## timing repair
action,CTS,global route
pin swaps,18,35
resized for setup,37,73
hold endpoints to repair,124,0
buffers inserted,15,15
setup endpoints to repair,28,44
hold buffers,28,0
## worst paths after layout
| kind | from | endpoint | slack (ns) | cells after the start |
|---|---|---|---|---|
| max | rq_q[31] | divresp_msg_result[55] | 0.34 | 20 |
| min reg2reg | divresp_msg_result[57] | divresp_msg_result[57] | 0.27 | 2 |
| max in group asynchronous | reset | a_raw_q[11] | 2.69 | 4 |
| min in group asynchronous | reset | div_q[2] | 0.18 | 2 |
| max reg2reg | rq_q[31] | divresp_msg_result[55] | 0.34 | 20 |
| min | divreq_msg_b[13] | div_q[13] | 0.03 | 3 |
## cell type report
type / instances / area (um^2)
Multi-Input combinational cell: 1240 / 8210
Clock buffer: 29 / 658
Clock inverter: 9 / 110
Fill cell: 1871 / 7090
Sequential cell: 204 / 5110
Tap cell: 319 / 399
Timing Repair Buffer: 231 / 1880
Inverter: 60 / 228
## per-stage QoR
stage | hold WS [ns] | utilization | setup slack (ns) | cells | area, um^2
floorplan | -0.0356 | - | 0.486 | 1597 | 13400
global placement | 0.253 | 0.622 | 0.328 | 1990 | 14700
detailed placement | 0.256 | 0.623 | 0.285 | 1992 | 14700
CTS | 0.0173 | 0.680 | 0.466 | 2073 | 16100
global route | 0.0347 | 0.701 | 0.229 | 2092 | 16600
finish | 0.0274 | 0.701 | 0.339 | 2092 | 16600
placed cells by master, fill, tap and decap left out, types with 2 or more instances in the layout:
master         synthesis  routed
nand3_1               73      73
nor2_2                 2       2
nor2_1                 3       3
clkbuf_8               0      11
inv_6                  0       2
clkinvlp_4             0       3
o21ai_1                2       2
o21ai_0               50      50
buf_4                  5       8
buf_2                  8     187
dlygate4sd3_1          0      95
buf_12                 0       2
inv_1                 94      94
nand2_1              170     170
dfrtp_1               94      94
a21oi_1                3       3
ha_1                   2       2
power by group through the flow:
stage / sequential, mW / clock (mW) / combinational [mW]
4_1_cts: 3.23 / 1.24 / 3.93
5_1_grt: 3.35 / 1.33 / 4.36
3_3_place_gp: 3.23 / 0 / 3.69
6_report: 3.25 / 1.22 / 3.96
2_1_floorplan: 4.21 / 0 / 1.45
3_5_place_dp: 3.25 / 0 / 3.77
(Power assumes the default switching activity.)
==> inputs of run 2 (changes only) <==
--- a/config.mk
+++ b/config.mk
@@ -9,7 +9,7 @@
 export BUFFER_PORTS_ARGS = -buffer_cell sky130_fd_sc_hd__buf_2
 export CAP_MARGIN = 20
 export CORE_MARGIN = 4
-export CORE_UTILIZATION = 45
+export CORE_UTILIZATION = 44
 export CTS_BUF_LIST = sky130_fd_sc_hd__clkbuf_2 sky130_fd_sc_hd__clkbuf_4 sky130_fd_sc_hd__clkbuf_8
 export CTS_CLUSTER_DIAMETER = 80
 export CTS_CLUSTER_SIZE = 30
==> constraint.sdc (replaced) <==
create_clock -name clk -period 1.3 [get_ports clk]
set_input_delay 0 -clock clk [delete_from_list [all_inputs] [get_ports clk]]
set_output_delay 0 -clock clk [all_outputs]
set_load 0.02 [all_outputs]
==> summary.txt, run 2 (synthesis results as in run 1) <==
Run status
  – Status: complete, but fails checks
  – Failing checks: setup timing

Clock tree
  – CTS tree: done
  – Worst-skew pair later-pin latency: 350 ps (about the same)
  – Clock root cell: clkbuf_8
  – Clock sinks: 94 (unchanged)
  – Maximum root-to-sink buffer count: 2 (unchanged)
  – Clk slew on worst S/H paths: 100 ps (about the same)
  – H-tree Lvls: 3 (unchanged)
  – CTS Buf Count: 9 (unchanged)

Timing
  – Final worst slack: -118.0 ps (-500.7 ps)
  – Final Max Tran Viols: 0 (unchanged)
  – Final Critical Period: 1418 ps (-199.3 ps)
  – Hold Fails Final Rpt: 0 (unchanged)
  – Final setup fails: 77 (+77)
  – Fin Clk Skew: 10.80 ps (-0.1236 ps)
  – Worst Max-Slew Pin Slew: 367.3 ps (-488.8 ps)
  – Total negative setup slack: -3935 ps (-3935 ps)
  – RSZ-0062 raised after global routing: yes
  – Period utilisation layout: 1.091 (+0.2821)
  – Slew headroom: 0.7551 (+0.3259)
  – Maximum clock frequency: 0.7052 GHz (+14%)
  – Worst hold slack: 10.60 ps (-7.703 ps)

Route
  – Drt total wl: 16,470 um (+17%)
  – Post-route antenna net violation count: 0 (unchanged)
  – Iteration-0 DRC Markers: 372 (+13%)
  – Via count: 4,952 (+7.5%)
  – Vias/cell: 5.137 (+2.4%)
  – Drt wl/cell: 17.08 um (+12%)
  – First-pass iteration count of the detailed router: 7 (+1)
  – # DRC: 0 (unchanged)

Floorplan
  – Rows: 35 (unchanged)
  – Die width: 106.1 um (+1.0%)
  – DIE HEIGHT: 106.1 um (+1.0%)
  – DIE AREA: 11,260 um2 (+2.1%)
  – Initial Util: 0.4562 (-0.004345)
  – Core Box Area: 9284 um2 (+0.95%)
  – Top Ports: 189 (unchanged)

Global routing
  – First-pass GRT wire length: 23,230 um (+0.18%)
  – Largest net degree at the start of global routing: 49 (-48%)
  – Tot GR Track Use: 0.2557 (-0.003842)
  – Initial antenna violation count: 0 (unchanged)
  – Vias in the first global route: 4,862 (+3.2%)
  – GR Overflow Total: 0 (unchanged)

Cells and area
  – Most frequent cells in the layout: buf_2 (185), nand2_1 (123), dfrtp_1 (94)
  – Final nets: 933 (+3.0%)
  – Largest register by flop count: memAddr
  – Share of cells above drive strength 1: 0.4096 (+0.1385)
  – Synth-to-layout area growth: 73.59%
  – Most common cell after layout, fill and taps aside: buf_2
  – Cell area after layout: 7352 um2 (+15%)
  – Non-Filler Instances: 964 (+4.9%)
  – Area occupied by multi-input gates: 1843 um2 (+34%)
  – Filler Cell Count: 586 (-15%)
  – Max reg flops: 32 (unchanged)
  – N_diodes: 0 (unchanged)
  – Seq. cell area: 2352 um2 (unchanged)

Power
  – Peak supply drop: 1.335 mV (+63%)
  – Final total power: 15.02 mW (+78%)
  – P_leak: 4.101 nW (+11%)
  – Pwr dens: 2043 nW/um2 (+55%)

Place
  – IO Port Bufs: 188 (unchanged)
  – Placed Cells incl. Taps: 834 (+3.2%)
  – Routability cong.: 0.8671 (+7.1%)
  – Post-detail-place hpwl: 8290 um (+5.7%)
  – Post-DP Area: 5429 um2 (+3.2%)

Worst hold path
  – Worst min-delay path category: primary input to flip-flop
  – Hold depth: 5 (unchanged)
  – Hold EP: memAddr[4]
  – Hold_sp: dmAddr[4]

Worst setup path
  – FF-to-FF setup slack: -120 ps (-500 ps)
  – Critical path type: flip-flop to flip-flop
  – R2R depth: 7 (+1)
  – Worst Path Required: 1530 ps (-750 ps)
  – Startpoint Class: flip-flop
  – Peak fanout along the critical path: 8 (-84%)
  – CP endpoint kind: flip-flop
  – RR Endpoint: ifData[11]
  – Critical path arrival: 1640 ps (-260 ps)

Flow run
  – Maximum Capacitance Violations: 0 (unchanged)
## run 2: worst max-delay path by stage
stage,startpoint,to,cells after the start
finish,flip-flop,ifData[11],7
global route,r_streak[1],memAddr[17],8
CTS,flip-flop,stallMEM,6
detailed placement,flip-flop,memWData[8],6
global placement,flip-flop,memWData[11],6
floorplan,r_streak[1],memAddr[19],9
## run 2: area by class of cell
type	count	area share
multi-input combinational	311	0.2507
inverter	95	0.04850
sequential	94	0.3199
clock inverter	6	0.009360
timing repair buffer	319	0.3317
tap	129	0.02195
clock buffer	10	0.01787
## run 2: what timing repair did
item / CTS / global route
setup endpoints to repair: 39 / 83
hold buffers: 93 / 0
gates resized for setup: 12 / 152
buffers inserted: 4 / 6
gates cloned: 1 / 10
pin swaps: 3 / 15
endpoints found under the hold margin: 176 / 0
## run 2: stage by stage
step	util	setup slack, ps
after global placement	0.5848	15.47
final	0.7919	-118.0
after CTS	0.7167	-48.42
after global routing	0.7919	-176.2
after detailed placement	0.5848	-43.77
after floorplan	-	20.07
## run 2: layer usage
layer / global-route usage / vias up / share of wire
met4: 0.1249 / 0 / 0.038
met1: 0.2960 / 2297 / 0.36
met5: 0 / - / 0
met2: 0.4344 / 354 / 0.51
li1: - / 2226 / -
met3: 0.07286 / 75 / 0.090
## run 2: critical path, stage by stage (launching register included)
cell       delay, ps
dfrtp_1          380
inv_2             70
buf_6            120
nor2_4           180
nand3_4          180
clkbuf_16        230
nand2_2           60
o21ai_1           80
[src/rtl/fetch_decode_if.sv]
// fetch_decode_if: bus bundle between the fetch/decode sequencer and its
// neighbours (instruction ROM, register bank, ALU).
//   master (sequencer): drives imem_addr, addr1, addr2, addrdest, alu_op,
//                       control, halted; receives imem_rdata, status.
//   slave  (system)   : the mirror image.
// Parameter PC_WIDTH sets the instruction-address width.
interface fetch_decode_if #(
  parameter int PC_WIDTH = 8
) ();
  logic [PC_WIDTH-1:0] imem_addr;
  logic [15:0]         imem_rdata;
  logic [3:0]          status;
  logic [3:0]          addr1;
  logic [3:0]          addr2;
  logic [3:0]          addrdest;
  logic [3:0]          alu_op;
  logic                control;
  logic                halted;

  modport master (
    output imem_addr,
    input  imem_rdata,
    input  status,
    output addr1,
    output addr2,
    output addrdest,
    output alu_op,
    output control,
    output halted
  );

  modport slave (
    input  imem_addr,
    output imem_rdata,
    output status,
    input  addr1,
    input  addr2,
    input  addrdest,
    input  alu_op,
    input  control,
    input  halted
  );
endinterface

[src/rtl/fetch_decode.sv]
// fetch_decode: four-phase instruction sequencer (FETCH, DECODE, EXECUTE,
// WRITEBACK, plus sticky HALT). Fetches 16-bit instructions from a
// synchronous ROM, decodes register addresses / ALU opcode, emits a one-cycle
// register-bank write strobe and keeps the program counter.
// Ports:
//   clk    - system clock, rising edge
//   reset  - asynchronous, active-high reset
//   enable - global run enable; low freezes all state and masks control
//   bus    - fetch_decode_if.master (ROM address/data, ALU status, decoded
//            register addresses, alu_op, control strobe, halted flag)
// Build option: define FETCH_DECODE_BRANCH_EN to implement JMP (0xC) and
// BZ (0xD) with the zero flag; otherwise both execute as NOP, there is no
// zero flag and status is ignored.
module fetch_decode #(
  parameter int PC_WIDTH = 8
) (
  input  logic           clk,
  input  logic           reset,
  input  logic           enable,
  fetch_decode_if.master bus
);

  typedef enum logic [2:0] {
    S_FETCH     = 3'd0,
    S_DECODE    = 3'd1,
    S_EXECUTE   = 3'd2,
    S_WRITEBACK = 3'd3,
    S_HALT      = 3'd4
  } state_t;

  localparam logic [3:0] OP_JMP  = 4'hC;
  localparam logic [3:0] OP_BZ   = 4'hD;
  localparam logic [3:0] OP_HALT = 4'hF;

  // Opcodes 0x1..0xB go through the ALU and are written back.
  function automatic logic is_alu_op(input logic [3:0] op);
    return (op >= 4'h1) && (op <= 4'hB);
  endfunction

  // Jump target: 8-bit field truncated or zero-extended to the PC width.
  function automatic logic [PC_WIDTH-1:0] jump_target(input logic [7:0] t);
    logic [PC_WIDTH-1:0] r;
    r = '0;
    for (int i = 0; (i < PC_WIDTH) && (i < 8); i++) begin
      r[i] = t[i];
    end
    return r;
  endfunction

  state_t              state_q, state_d;
  logic [PC_WIDTH-1:0] pc_q, pc_d;
  logic [15:0]         ir_q;
  logic [3:0]          alu_op_q;
  logic                control_q;
  logic                halted_q;
  logic [3:0]          op_s;
  logic                take_branch_s;
  logic [PC_WIDTH-1:0] pc_inc_s;
  logic [PC_WIDTH-1:0] target_s;

  assign op_s     = ir_q[15:12];
  assign pc_inc_s = pc_q + {{(PC_WIDTH-1){1'b0}}, 1'b1};
  assign target_s = jump_target(ir_q[7:0]);

`ifdef FETCH_DECODE_BRANCH_EN
  logic zflag_q;
  logic status_unused;
  assign status_unused = ^bus.status[3:1];

  // Branch decision from the instruction held in ir and the zero flag.
  always_comb begin
    take_branch_s = 1'b0;
    if (op_s == OP_JMP) begin
      take_branch_s = 1'b1;
    end else if (op_s == OP_BZ) begin
      take_branch_s = zflag_q;
    end else begin
      take_branch_s = 1'b0;
    end
  end
`else
  logic status_unused;
  assign status_unused = ^bus.status;
  assign take_branch_s = 1'b0;
`endif

  // Next-state and next-PC selection; pc only moves at the end of WRITEBACK.
  always_comb begin
    state_d = state_q;
    pc_d    = pc_q;
    case (state_q)
      S_FETCH:     state_d = S_DECODE;
      S_DECODE:    state_d = S_EXECUTE;
      S_EXECUTE:   state_d = S_WRITEBACK;
      S_WRITEBACK: begin
        if (op_s == OP_HALT) begin
          state_d = S_HALT;
        end else begin
          state_d = S_FETCH;
          pc_d    = take_branch_s ? target_s : pc_inc_s;
        end
      end
      S_HALT:      state_d = S_HALT;
      default:     state_d = S_FETCH;
    endcase
  end

  // Sequencer state and registered outputs; enable low freezes everything.
  always_ff @(posedge clk or posedge reset) begin
    if (reset) begin
      state_q   <= S_FETCH;
      pc_q      <= '0;
      ir_q      <= 16'h0000;
      alu_op_q  <= 4'h0;
      control_q <= 1'b0;
      halted_q  <= 1'b0;
`ifdef FETCH_DECODE_BRANCH_EN
      zflag_q   <= 1'b0;
`endif
    end else if (enable) begin
      state_q  <= state_d;
      pc_q     <= pc_d;
      halted_q <= (state_d == S_HALT);
      // Strobe is pre-decoded so it is a flop output during WRITEBACK.
      control_q <= (state_d == S_WRITEBACK) && is_alu_op(op_s);
      // ROM data is valid in DECODE (one cycle after the FETCH address).
      if (state_q == S_DECODE) begin
        ir_q     <= bus.imem_rdata;
        alu_op_q <= is_alu_op(bus.imem_rdata[15:12]) ? bus.imem_rdata[15:12] : 4'h0;
      end
`ifdef FETCH_DECODE_BRANCH_EN
      if ((state_q == S_WRITEBACK) && is_alu_op(op_s)) begin
        zflag_q <= bus.status[0];
      end
`endif
    end
  end

  assign bus.imem_addr = pc_q;
  assign bus.addr1     = ir_q[7:4];
  assign bus.addr2     = ir_q[3:0];
  assign bus.addrdest  = ir_q[11:8];
  assign bus.alu_op    = alu_op_q;
  // A stall masks the strobe at once; it reappears for the resumed cycle.
  assign bus.control   = control_q & enable;
  assign bus.halted    = halted_q;

endmodule

[src/flat_wrapper.sv]
// flat-port wrapper written by rule: the top's interface ports become plain ports
module fetch_decode_flat 
#(
  parameter int PC_WIDTH = 8
)
  (clk, reset, enable, bus_imem_addr, bus_imem_rdata, bus_status, bus_addr1, bus_addr2, bus_addrdest, bus_alu_op, bus_control, bus_halted);
  fetch_decode_if #(.PC_WIDTH(PC_WIDTH)) bus_i ();
  input  logic clk;
  input  logic reset;
  input  logic enable;
  output wire logic [$bits(bus_i.imem_addr)-1:0] bus_imem_addr;
  input wire logic [$bits(bus_i.imem_rdata)-1:0] bus_imem_rdata;
  input wire logic [$bits(bus_i.status)-1:0] bus_status;
  output wire logic [$bits(bus_i.addr1)-1:0] bus_addr1;
  output wire logic [$bits(bus_i.addr2)-1:0] bus_addr2;
  output wire logic [$bits(bus_i.addrdest)-1:0] bus_addrdest;
  output wire logic [$bits(bus_i.alu_op)-1:0] bus_alu_op;
  output wire logic [$bits(bus_i.control)-1:0] bus_control;
  output wire logic [$bits(bus_i.halted)-1:0] bus_halted;
  assign bus_imem_addr = bus_i.imem_addr;
  assign bus_i.imem_rdata = bus_imem_rdata;
  assign bus_i.status = bus_status;
  assign bus_addr1 = bus_i.addr1;
  assign bus_addr2 = bus_i.addr2;
  assign bus_addrdest = bus_i.addrdest;
  assign bus_alu_op = bus_i.alu_op;
  assign bus_control = bus_i.control;
  assign bus_halted = bus_i.halted;
  fetch_decode #(.PC_WIDTH(PC_WIDTH)) u_core (.clk(clk), .reset(reset), .enable(enable), .bus(bus_i));
endmodule
[config.mk]
export PLATFORM = sky130hd
export DESIGN_NAME = fetch_decode_flat
export DESIGN_NICKNAME = d
export VERILOG_FILES = /design/src/rtl/fetch_decode_if.sv /design/src/rtl/fetch_decode.sv /design/src/flat_wrapper.sv
export SDC_FILE = /design/constraint.sdc
export NUM_CORES = 1
export LEC_CHECK = 0
export ABC_AREA = 0
export CAP_MARGIN = 20
export CORE_ASPECT_RATIO = 1.4
export CORE_MARGIN = 2
export CORE_UTILIZATION = 25
export DETAILED_ROUTE_END_ITERATION = 12
export GPL_TIMING_DRIVEN = 0
export PLACE_DENSITY = 0.52
export SYNTH_ARGS = -nofsm -noshare
export SYNTH_HDL_FRONTEND = slang
export SYNTH_SLANG_ARGS = --single-unit
[constraint.sdc]
create_clock -name clk -period 1.8 [get_ports clk]
set_input_delay 0.36 -clock clk [delete_from_list [all_inputs] [get_ports clk]]
set_output_delay 0.36 -clock clk [all_outputs]
set_load 0.02 [all_outputs]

■ **Problem to solve**: Give the number of lines in the entries that include the string "buffers", and nothing else.

■ **Expected answer**: 4